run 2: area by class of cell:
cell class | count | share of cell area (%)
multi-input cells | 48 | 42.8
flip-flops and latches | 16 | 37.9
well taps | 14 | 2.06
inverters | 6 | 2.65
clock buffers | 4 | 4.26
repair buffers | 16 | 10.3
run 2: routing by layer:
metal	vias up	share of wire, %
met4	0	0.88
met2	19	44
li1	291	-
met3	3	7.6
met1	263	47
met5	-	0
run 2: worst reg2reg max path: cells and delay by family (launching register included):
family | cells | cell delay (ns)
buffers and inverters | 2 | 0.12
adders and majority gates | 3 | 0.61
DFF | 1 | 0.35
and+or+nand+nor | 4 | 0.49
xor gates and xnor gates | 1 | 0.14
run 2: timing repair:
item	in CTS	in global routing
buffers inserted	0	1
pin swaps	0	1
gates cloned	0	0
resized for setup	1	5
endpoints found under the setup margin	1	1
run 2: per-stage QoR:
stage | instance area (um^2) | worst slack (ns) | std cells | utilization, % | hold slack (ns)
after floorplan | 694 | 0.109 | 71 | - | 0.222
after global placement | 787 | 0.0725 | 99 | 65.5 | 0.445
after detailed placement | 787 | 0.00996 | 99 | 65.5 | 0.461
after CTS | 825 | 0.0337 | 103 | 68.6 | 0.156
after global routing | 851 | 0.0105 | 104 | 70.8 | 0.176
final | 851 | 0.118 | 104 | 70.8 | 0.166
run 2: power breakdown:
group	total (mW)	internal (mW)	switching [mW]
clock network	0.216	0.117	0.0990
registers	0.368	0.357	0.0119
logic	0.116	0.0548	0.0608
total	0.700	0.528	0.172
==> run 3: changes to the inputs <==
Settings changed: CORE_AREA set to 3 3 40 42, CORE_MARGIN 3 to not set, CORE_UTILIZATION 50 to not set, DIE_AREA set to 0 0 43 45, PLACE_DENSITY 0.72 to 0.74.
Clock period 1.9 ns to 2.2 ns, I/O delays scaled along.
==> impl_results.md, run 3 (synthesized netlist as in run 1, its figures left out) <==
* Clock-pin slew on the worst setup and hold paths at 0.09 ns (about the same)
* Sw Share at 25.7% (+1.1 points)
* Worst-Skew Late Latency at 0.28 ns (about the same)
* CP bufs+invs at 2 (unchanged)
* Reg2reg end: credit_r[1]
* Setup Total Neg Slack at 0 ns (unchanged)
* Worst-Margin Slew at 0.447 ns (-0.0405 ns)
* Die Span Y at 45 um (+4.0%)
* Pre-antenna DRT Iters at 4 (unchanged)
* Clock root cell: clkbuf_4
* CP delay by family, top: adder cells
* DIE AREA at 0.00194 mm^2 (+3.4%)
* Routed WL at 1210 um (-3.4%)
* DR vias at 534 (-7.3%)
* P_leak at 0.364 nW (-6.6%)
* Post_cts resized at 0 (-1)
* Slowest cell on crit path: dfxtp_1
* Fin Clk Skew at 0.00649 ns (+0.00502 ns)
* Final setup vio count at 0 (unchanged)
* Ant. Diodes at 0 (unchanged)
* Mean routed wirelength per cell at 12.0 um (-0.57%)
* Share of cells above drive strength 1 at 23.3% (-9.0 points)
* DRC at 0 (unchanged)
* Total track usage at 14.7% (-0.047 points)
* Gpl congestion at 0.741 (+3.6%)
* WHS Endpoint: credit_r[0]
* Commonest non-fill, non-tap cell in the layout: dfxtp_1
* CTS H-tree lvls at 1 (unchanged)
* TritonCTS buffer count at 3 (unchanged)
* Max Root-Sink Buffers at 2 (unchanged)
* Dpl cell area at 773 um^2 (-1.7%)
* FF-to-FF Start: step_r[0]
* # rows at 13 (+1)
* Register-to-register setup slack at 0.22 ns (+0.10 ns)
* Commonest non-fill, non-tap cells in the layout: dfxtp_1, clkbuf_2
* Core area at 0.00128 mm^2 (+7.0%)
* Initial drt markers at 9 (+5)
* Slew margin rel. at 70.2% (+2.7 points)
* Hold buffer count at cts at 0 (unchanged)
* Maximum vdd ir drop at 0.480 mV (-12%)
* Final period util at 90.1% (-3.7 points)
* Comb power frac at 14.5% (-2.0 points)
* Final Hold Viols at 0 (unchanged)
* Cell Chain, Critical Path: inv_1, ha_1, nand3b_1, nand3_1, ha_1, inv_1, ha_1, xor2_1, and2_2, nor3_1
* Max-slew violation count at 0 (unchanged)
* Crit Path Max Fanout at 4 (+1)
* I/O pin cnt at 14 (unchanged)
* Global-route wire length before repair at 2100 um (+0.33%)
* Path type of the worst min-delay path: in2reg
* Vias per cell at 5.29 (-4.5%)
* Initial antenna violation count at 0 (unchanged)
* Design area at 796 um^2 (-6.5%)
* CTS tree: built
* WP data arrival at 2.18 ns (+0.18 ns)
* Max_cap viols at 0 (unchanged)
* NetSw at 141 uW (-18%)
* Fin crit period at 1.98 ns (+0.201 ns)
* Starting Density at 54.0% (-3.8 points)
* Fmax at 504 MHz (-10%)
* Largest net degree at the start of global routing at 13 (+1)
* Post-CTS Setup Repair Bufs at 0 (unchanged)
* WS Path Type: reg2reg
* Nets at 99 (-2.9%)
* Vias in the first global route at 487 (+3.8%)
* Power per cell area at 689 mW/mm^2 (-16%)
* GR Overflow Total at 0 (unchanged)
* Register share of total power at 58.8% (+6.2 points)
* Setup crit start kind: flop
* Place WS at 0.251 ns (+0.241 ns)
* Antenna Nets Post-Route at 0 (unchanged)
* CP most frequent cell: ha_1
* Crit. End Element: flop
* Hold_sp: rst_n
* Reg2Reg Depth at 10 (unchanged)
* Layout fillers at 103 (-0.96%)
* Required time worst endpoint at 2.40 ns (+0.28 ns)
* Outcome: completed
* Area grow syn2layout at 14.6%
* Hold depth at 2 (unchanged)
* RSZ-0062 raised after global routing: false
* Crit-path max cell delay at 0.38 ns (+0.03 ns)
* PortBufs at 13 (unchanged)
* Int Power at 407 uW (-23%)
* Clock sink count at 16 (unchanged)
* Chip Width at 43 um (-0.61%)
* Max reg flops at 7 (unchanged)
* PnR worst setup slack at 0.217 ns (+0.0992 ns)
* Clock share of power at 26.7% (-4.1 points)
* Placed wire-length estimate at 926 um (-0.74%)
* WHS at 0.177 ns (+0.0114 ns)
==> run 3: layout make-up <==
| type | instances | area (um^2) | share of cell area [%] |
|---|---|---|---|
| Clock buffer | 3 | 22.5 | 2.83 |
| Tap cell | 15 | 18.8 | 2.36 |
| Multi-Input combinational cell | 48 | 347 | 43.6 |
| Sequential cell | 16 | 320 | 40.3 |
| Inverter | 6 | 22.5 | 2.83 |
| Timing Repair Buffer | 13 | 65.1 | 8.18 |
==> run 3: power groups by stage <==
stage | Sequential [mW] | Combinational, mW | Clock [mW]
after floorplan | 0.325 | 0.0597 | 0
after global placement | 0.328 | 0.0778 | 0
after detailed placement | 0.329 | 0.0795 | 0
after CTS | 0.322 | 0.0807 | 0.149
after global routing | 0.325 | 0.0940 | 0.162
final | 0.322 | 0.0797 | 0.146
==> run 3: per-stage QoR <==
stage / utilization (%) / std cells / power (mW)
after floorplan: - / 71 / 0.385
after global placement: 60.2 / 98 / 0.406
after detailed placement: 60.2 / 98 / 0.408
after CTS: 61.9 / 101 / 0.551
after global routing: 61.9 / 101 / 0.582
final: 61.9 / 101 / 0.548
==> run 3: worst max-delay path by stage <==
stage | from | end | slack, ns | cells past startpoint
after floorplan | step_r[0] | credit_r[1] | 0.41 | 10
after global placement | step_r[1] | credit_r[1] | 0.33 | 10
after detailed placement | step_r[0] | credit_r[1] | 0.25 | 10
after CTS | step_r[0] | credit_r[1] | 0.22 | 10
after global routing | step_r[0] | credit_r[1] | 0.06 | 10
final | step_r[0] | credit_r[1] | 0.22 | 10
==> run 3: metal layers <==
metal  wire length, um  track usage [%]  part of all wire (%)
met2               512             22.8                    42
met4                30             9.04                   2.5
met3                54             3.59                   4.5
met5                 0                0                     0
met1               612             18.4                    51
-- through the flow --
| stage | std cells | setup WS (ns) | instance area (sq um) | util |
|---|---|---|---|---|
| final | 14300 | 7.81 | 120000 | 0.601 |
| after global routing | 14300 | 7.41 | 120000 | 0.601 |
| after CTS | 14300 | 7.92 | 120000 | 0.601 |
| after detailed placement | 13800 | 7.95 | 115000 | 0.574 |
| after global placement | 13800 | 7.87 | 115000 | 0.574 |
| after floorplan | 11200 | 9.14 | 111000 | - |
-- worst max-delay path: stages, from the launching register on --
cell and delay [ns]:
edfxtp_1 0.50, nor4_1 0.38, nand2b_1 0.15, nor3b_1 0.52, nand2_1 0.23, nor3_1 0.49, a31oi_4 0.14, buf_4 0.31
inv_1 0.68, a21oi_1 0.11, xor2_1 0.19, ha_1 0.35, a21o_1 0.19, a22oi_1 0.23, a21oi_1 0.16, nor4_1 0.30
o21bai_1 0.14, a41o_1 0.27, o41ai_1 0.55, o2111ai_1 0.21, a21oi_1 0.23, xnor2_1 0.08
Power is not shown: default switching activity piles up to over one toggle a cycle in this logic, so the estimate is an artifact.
____________
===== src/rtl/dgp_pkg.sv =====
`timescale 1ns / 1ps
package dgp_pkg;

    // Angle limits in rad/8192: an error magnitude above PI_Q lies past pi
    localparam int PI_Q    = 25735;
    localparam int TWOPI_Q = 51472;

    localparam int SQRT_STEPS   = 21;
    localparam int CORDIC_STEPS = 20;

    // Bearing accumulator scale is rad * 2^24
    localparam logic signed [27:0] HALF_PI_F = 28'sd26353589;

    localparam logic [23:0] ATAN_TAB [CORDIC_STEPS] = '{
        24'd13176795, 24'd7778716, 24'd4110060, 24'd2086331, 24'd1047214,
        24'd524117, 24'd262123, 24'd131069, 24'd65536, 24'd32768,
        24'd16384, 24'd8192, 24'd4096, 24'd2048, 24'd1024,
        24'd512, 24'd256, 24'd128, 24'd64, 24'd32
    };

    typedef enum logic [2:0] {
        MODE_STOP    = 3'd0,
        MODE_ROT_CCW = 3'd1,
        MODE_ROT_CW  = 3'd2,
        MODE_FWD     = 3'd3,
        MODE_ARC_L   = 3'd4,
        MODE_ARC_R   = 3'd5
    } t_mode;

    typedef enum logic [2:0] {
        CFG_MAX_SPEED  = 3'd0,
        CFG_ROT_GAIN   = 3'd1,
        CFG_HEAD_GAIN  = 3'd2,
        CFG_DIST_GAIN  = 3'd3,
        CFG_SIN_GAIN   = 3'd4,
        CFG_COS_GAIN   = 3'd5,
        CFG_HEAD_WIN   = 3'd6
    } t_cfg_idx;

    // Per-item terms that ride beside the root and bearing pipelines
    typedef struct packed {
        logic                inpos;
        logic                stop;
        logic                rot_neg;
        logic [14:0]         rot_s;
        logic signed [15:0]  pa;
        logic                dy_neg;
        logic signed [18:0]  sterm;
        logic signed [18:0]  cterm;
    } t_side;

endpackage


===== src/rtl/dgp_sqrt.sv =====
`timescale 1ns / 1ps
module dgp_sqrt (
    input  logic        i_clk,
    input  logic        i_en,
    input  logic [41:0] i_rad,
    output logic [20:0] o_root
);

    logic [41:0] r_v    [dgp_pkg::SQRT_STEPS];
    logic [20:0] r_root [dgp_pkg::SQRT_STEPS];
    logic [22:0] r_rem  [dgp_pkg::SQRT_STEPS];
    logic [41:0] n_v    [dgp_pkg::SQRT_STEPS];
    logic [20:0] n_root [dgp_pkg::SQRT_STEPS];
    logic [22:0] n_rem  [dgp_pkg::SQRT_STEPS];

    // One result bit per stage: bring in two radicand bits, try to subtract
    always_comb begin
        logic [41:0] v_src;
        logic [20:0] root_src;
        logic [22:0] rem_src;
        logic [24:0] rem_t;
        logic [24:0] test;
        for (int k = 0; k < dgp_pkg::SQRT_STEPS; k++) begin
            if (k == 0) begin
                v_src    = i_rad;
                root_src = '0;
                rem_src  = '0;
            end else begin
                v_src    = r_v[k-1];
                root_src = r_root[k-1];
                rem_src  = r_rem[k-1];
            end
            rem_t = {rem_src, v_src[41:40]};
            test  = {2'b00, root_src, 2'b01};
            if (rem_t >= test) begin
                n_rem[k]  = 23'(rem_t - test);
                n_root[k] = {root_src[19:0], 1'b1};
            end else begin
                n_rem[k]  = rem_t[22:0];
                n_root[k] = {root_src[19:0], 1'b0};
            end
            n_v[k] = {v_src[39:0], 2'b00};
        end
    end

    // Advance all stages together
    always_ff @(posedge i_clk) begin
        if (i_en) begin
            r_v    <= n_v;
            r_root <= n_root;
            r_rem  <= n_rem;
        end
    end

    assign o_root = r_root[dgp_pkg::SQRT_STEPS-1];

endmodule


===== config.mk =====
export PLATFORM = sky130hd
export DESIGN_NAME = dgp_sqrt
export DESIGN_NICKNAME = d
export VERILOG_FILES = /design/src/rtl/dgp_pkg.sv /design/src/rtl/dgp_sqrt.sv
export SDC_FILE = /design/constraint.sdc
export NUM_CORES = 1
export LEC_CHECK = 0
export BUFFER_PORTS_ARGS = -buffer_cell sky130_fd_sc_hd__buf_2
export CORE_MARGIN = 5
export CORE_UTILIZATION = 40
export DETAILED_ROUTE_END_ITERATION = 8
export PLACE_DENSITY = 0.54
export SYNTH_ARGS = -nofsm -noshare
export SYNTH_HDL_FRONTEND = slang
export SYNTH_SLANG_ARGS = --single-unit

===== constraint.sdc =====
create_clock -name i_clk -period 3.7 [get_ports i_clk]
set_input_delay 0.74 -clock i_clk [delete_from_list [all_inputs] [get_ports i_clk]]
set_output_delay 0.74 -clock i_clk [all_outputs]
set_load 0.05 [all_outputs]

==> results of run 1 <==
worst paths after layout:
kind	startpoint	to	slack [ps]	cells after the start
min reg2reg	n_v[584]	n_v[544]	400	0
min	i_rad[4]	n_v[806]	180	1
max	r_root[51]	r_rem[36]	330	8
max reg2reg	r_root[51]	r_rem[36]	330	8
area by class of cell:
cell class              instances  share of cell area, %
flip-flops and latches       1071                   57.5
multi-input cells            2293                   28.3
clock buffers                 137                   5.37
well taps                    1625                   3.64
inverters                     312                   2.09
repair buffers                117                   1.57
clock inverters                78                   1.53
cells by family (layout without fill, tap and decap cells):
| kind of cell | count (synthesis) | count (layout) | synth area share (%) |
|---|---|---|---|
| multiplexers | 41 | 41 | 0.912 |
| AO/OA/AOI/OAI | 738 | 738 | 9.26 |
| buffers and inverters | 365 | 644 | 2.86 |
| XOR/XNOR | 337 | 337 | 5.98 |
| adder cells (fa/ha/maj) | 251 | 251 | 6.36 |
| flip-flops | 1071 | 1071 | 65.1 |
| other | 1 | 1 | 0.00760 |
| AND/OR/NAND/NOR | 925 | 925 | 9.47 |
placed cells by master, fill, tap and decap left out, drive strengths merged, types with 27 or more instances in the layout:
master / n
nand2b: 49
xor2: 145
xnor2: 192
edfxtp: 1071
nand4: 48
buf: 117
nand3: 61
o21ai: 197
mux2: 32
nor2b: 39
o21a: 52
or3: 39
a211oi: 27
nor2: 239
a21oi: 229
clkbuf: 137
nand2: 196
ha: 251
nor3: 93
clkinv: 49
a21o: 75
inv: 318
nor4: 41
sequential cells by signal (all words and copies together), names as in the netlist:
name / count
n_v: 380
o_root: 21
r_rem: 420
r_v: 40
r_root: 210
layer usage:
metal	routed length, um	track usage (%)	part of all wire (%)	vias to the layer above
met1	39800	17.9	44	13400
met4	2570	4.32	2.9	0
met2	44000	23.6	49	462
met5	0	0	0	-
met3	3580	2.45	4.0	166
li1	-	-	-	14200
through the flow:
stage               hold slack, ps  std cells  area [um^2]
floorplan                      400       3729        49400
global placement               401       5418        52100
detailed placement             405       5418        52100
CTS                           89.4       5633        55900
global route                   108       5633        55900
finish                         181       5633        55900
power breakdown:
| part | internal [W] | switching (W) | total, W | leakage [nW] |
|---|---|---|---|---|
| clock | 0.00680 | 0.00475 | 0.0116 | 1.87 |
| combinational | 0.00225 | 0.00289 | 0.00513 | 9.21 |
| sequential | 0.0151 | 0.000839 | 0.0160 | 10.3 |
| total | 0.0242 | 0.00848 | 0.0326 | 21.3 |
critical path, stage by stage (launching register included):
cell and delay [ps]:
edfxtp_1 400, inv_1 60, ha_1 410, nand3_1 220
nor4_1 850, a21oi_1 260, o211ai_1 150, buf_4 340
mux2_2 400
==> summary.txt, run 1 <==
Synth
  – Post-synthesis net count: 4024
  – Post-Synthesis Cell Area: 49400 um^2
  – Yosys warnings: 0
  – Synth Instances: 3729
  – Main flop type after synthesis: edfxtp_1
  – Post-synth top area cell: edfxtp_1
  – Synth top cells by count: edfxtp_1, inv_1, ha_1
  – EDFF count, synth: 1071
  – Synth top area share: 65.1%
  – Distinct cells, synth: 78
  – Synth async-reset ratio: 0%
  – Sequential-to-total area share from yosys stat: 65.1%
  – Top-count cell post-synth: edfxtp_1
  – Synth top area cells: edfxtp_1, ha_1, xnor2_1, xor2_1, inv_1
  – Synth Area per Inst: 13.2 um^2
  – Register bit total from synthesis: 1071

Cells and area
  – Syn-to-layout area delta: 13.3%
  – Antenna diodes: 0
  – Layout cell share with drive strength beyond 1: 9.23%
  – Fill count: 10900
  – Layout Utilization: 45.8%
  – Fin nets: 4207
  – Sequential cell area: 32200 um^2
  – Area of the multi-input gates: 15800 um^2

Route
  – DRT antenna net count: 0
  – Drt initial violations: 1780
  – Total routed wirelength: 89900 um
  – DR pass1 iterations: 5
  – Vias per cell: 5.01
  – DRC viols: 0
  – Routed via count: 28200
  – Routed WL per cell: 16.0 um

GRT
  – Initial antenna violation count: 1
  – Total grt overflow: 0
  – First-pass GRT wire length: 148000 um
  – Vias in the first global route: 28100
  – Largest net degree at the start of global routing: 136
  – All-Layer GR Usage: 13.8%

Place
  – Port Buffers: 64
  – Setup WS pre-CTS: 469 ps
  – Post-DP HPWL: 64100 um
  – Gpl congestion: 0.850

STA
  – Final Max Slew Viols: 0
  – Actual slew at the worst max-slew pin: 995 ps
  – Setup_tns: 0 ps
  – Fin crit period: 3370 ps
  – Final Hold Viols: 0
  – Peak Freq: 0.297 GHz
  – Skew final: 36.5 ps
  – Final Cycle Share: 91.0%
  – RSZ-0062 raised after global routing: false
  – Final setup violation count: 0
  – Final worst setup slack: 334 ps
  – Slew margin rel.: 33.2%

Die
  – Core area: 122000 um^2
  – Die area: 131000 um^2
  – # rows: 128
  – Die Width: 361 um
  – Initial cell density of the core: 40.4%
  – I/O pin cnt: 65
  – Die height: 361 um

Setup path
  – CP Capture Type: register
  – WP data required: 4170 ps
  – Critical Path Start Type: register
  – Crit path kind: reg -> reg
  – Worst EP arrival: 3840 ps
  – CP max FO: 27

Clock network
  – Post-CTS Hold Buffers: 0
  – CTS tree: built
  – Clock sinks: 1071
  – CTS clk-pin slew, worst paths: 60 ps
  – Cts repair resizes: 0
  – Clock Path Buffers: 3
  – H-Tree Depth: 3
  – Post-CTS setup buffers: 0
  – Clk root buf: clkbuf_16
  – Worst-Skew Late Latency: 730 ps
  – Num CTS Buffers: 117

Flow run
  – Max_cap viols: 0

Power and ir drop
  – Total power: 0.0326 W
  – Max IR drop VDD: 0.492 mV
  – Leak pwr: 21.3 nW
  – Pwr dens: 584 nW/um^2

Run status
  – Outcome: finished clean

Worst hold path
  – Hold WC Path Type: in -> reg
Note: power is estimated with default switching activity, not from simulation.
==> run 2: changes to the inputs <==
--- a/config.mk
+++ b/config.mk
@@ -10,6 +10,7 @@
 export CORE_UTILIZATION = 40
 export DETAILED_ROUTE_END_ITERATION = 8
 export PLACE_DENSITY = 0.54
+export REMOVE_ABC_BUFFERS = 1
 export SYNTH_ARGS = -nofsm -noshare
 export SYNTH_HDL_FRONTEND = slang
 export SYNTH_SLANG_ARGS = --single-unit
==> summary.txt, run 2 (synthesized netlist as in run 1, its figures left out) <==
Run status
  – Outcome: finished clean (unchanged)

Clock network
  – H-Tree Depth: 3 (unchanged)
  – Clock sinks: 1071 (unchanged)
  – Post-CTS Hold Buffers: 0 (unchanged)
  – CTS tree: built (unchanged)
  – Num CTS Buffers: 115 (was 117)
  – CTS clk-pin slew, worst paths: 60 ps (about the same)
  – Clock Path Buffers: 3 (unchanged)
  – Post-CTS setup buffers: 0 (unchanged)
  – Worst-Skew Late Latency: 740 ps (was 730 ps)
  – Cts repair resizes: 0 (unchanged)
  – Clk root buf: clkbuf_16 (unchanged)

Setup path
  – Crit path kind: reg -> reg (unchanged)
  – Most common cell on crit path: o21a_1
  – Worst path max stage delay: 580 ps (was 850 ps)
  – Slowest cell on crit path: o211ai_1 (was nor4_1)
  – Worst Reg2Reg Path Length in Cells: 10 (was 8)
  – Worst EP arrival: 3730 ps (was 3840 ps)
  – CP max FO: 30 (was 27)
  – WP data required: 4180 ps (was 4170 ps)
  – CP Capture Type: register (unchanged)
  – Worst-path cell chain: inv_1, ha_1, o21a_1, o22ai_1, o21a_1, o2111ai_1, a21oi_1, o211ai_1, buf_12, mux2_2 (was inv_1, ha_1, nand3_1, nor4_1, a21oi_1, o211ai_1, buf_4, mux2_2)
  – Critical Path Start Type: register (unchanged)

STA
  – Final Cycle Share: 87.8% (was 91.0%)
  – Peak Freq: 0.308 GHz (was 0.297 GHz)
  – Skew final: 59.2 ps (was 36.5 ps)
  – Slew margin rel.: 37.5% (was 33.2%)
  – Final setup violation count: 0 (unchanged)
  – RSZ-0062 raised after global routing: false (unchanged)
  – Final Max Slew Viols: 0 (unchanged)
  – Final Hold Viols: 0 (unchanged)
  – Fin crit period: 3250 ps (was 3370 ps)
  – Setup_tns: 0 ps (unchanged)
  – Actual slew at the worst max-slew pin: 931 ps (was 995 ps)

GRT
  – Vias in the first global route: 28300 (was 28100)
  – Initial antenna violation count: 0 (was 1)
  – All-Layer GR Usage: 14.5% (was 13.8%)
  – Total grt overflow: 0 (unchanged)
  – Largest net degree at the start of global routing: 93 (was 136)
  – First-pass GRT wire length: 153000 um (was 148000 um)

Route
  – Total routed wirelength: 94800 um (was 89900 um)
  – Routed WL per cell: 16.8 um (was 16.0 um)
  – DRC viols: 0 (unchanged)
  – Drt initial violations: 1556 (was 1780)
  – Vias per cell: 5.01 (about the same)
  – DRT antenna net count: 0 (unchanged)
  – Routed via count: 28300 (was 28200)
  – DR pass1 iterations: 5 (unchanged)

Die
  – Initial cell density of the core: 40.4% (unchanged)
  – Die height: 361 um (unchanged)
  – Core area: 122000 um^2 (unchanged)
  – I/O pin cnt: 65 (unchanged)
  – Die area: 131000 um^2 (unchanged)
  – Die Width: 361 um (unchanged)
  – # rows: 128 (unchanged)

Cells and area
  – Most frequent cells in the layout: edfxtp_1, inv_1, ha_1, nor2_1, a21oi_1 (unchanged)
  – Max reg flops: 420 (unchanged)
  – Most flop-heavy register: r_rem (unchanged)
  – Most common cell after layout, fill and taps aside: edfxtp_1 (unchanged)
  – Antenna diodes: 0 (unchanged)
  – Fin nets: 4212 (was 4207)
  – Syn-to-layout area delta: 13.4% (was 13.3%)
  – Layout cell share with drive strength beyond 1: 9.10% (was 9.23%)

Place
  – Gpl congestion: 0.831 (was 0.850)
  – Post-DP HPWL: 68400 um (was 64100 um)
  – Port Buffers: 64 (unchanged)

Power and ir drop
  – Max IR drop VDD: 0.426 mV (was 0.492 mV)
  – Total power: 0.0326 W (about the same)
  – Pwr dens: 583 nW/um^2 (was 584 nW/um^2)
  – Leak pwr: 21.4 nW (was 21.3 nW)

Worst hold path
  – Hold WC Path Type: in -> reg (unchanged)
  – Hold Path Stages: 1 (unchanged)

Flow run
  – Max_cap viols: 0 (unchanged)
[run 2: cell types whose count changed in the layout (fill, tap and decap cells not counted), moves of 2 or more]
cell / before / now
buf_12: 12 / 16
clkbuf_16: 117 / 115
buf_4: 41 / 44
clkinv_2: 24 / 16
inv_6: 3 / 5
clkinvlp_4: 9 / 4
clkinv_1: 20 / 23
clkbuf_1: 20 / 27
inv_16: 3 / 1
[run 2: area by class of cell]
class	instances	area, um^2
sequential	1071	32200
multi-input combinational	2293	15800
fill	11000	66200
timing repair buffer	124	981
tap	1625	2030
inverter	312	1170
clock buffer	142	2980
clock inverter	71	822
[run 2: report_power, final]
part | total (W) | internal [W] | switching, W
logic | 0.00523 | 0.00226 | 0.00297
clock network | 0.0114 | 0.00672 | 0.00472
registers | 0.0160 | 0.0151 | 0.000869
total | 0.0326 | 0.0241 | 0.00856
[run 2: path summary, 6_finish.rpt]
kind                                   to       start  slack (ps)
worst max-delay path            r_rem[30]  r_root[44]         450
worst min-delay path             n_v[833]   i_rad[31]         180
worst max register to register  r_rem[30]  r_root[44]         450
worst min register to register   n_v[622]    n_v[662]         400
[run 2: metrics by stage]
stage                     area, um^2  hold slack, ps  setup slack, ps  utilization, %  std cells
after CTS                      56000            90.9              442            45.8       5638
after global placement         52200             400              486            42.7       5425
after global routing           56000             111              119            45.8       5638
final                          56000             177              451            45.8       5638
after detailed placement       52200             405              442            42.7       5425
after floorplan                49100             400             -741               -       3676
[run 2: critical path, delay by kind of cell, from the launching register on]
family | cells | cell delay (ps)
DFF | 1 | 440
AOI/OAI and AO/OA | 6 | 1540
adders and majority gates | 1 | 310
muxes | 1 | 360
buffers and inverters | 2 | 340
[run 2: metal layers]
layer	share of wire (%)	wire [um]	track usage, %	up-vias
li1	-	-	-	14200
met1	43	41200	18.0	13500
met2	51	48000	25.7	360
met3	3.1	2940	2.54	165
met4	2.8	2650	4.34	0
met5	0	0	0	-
____________
__How to complete this task__: From the records above, print exactly the lines that run from the line with "58.8% (+6.2 points)" to the line with "26.7% (-4.1 points)", inclusive.

__Result of the exercise__:
* Register share of total power at 58.8% (+6.2 points)
* Setup crit start kind: flop
* Place WS at 0.251 ns (+0.241 ns)
* Antenna Nets Post-Route at 0 (unchanged)
* CP most frequent cell: ha_1
* Crit. End Element: flop
* Hold_sp: rst_n
* Reg2Reg Depth at 10 (unchanged)
* Layout fillers at 103 (-0.96%)
* Required time worst endpoint at 2.40 ns (+0.28 ns)
* Outcome: completed
* Area grow syn2layout at 14.6%
* Hold depth at 2 (unchanged)
* RSZ-0062 raised after global routing: false
* Crit-path max cell delay at 0.38 ns (+0.03 ns)
* PortBufs at 13 (unchanged)
* Int Power at 407 uW (-23%)
* Clock sink count at 16 (unchanged)
* Chip Width at 43 um (-0.61%)
* Max reg flops at 7 (unchanged)
* PnR worst setup slack at 0.217 ns (+0.0992 ns)
* Clock share of power at 26.7% (-4.1 points)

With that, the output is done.